Exercise details
From the records below, output exactly the lines running from the line containing "cell area, %" through the line containing "dfxtp_1 0.42, ha_1", and no others.

[Recorded data]
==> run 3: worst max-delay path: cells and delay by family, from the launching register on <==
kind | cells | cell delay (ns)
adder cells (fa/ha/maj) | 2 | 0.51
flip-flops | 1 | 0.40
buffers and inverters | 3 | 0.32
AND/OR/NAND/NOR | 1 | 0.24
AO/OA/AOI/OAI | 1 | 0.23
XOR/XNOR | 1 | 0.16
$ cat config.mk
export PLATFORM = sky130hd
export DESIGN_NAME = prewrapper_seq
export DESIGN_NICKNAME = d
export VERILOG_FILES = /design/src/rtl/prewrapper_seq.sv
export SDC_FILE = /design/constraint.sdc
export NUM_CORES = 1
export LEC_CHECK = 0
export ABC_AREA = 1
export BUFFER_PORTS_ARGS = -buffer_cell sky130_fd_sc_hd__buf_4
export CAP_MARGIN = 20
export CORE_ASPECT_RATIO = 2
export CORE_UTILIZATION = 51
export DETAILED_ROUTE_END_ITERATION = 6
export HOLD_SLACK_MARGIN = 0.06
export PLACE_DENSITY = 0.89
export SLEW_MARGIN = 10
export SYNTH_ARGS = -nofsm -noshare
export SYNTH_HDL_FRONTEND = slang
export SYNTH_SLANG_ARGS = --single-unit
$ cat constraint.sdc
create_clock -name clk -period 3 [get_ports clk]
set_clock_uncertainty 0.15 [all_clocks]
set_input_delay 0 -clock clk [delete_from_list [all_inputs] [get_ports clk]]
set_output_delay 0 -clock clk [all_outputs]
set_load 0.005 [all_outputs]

...

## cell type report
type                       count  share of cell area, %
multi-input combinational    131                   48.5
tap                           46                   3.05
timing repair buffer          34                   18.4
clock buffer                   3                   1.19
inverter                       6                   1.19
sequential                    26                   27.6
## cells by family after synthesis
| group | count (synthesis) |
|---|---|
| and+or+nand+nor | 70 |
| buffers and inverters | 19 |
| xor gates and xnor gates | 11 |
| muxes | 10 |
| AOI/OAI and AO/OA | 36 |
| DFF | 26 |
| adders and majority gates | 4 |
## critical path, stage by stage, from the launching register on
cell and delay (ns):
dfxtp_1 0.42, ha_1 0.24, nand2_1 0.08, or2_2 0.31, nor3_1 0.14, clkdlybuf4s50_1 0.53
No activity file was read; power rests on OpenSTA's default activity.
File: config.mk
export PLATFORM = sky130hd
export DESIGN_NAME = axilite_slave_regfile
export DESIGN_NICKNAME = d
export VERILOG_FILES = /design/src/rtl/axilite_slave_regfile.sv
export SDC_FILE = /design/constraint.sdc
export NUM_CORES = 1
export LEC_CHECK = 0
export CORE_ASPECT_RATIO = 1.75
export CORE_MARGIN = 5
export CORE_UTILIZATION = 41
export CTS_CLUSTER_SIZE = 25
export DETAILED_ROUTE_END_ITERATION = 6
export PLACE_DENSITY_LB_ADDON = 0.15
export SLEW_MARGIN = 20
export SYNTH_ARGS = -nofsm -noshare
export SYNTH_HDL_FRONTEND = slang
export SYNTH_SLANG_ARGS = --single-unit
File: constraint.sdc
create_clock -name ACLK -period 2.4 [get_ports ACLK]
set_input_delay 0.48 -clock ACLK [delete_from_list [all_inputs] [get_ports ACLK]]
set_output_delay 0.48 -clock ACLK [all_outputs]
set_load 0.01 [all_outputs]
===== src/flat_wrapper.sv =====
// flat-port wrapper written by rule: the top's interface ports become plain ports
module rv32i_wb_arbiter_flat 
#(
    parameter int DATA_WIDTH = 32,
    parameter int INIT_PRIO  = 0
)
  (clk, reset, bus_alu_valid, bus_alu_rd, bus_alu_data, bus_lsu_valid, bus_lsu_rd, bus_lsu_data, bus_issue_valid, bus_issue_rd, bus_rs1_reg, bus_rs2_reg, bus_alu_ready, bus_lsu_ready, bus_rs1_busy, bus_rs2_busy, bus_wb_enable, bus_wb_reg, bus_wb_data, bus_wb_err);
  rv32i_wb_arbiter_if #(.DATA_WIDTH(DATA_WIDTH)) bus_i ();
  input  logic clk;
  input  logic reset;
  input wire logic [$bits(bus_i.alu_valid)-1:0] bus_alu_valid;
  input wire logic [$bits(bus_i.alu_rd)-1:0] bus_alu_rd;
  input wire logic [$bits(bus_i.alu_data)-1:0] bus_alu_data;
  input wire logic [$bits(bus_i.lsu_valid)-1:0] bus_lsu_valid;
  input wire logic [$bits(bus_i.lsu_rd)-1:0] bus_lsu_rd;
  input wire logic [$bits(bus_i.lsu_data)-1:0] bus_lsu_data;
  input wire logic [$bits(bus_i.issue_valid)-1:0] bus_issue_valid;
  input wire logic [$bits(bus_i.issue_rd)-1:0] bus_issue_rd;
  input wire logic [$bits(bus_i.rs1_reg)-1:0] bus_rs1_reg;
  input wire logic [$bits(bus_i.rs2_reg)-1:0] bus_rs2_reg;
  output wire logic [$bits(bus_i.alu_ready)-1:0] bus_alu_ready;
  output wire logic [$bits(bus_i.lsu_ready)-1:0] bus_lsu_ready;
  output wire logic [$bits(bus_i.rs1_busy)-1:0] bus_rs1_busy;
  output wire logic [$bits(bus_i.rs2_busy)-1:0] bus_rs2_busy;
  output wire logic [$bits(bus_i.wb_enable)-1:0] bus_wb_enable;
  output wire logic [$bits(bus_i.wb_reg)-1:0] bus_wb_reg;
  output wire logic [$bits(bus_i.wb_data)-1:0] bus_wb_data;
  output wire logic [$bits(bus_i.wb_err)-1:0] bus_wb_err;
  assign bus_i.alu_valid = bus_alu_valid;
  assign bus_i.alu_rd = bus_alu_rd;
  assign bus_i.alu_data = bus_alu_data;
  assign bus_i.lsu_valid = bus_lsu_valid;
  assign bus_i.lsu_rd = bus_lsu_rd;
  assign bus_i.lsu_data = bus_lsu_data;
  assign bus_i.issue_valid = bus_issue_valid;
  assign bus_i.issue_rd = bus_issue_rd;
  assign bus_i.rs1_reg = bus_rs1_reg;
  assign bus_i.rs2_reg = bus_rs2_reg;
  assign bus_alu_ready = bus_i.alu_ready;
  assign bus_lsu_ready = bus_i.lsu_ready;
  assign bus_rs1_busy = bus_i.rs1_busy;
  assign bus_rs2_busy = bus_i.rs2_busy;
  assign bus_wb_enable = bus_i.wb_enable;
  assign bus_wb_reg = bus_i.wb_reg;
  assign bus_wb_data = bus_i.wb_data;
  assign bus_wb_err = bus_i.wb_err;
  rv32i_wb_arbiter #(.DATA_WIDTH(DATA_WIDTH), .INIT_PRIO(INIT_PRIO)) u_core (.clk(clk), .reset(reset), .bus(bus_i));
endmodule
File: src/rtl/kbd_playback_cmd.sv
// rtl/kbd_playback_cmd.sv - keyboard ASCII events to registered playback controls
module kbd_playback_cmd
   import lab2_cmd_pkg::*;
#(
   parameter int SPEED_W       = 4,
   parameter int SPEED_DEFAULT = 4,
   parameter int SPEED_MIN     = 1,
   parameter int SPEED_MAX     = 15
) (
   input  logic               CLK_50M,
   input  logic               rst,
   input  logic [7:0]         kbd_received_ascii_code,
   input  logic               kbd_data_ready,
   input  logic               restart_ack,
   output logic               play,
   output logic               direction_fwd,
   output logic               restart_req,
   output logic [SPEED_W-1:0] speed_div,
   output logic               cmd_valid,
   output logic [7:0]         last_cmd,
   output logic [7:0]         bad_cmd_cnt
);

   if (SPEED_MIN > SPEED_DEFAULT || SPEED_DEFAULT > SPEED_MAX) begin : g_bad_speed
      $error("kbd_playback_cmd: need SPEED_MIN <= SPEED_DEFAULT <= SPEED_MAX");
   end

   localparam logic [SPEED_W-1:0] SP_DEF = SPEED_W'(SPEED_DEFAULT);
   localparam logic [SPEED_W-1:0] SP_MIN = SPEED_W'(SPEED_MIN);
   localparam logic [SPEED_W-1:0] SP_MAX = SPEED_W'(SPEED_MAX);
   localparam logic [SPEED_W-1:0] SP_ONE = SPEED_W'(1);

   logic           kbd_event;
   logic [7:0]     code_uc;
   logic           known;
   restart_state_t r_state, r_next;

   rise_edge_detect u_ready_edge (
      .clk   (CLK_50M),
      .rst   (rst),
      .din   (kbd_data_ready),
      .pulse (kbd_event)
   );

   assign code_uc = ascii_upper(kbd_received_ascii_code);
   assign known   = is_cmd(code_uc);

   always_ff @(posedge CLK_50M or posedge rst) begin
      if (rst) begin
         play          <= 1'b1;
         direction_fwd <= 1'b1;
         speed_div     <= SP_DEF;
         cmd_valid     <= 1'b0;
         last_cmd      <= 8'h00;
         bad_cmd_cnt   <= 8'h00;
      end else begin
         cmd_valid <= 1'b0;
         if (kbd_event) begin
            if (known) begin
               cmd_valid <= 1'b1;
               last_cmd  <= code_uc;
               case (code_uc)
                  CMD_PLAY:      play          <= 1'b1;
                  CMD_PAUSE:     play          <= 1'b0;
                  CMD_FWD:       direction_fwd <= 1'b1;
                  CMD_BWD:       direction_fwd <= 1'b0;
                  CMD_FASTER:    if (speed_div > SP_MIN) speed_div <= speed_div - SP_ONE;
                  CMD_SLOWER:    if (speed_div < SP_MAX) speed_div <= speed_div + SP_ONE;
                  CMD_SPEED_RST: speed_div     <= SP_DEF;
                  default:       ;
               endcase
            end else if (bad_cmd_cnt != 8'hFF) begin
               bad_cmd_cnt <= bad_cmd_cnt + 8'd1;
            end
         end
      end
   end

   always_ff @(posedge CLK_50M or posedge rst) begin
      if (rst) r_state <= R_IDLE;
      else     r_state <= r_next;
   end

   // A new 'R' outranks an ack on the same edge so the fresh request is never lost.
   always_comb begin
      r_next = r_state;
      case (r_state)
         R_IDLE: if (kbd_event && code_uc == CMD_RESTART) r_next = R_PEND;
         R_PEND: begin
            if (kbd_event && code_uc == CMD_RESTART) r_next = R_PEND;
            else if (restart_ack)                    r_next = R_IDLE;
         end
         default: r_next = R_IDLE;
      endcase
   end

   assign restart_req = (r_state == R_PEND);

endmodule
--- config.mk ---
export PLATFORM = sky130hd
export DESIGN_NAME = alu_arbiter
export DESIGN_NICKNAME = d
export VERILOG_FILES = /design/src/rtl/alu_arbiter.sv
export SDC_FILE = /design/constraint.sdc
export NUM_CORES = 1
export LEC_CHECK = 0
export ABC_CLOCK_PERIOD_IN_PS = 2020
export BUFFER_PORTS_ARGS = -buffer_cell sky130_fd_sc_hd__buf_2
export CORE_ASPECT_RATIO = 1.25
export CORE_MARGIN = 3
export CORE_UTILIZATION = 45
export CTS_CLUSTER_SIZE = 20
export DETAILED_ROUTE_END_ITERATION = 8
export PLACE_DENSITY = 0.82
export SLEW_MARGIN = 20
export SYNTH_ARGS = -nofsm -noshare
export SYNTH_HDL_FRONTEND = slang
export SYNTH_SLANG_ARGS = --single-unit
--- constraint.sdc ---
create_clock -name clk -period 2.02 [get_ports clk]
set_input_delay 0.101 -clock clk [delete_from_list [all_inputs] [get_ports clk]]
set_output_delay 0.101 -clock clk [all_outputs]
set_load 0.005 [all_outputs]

Task solution
type                       count  share of cell area, %
multi-input combinational    131                   48.5
tap                           46                   3.05
timing repair buffer          34                   18.4
clock buffer                   3                   1.19
inverter                       6                   1.19
sequential                    26                   27.6
## cells by family after synthesis
| group | count (synthesis) |
|---|---|
| and+or+nand+nor | 70 |
| buffers and inverters | 19 |
| xor gates and xnor gates | 11 |
| muxes | 10 |
| AOI/OAI and AO/OA | 36 |
| DFF | 26 |
| adders and majority gates | 4 |
## critical path, stage by stage, from the launching register on
cell and delay (ns):
dfxtp_1 0.42, ha_1 0.24, nand2_1 0.08, or2_2 0.31, nor3_1 0.14, clkdlybuf4s50_1 0.53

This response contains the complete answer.